The BBC reported a group of 35 foreign nationals, mostly journalists, are being held inside the Rixos hotel by guards loyal to the former regime, with dwindling supplies of food and water.

Clearly, loyalists are determined to fight for their leader until the end. Some analysts say the loyalist forces are made up of soldiers but also of civilians coerced into fighting for Gadhafi.

With NATO claiming that the rebels are now in control of 80 percent of the capital however, it seems those fighting on the Gadhafi side are more at risk from the rebels' reprisals than from the colonel's wrath.
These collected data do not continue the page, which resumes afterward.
==> config.mk <==
export PLATFORM = sky130hd
export DESIGN_NAME = uart_mmap_master_flat
export DESIGN_NICKNAME = d
export VERILOG_FILES = /design/src/rtl/uart_mmap_master_if.sv /design/src/rtl/uart_mmap_master.sv /design/src/flat_wrapper.sv
export SDC_FILE = /design/constraint.sdc
export NUM_CORES = 1
export LEC_CHECK = 0
export BUFFER_PORTS_ARGS = -buffer_cell sky130_fd_sc_hd__buf_2
export CAP_MARGIN = 20
export CORE_MARGIN = 1
export CORE_UTILIZATION = 55
export CTS_CLUSTER_DIAMETER = 150
export DETAILED_ROUTE_END_ITERATION = 10
export GPL_ROUTABILITY_DRIVEN = 0
export PLACE_DENSITY = 0.82
export SLEW_MARGIN = 10
export SYNTH_ARGS = -nofsm -noshare
export SYNTH_HDL_FRONTEND = slang
export SYNTH_SLANG_ARGS = --single-unit
==> constraint.sdc <==
create_clock -name clk -period 2.04 [get_ports clk]
set_input_delay 0.306 -clock clk [delete_from_list [all_inputs] [get_ports clk]]
set_output_delay 0.306 -clock clk [all_outputs]
set_load 0.005 [all_outputs]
The Libyan leader has positioned himself as a martyr, a victim of the West, a move previewed by his son Saif al-Islam just a few weeks ago when he gave an interview to The New York Times, sporting his newly grown beard and fiddling prayer beads.

No one knows what will become of the old regime's fighters in the coming months. As the fighting goes on, observers fear more violence and looting.

The leadership of the National Transitional Council say they now want to reach out to policemen and soldiers whom they now need to help keep order, but rebel fighters have made it very clear they will not spare the men they saw as siding with Gaddafi. While NTC leader Mustafa Jalil has warned fighters not to carry out revenge killings, it will be difficult for the leadership to keep tabs on what is happening on the ground.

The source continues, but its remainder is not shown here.